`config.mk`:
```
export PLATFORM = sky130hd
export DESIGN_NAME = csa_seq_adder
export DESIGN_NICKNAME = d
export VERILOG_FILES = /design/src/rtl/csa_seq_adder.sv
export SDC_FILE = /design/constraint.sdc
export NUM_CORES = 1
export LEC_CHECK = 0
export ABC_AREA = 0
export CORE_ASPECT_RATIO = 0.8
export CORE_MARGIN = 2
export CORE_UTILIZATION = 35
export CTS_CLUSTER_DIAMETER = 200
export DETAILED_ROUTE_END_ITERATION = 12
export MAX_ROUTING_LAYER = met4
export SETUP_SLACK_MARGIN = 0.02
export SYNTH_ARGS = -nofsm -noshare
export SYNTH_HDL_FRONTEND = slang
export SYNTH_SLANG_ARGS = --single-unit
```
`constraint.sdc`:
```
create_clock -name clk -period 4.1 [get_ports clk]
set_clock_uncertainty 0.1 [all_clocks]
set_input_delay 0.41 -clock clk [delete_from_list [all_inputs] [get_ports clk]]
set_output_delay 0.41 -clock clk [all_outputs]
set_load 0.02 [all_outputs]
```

***

- _Task_: All of the data above needs to be transcribed verbatim.

- _Result of the task_:
`config.mk`:
```
export PLATFORM = sky130hd
export DESIGN_NAME = csa_seq_adder
export DESIGN_NICKNAME = d
export VERILOG_FILES = /design/src/rtl/csa_seq_adder.sv
export SDC_FILE = /design/constraint.sdc
export NUM_CORES = 1
export LEC_CHECK = 0
export ABC_AREA = 0
export CORE_ASPECT_RATIO = 0.8
export CORE_MARGIN = 2
export CORE_UTILIZATION = 35
export CTS_CLUSTER_DIAMETER = 200
export DETAILED_ROUTE_END_ITERATION = 12
export MAX_ROUTING_LAYER = met4
export SETUP_SLACK_MARGIN = 0.02
export SYNTH_ARGS = -nofsm -noshare
export SYNTH_HDL_FRONTEND = slang
export SYNTH_SLANG_ARGS = --single-unit
```
`constraint.sdc`:
```
create_clock -name clk -period 4.1 [get_ports clk]
set_clock_uncertainty 0.1 [all_clocks]
set_input_delay 0.41 -clock clk [delete_from_list [all_inputs] [get_ports clk]]
set_output_delay 0.41 -clock clk [all_outputs]
set_load 0.02 [all_outputs]
```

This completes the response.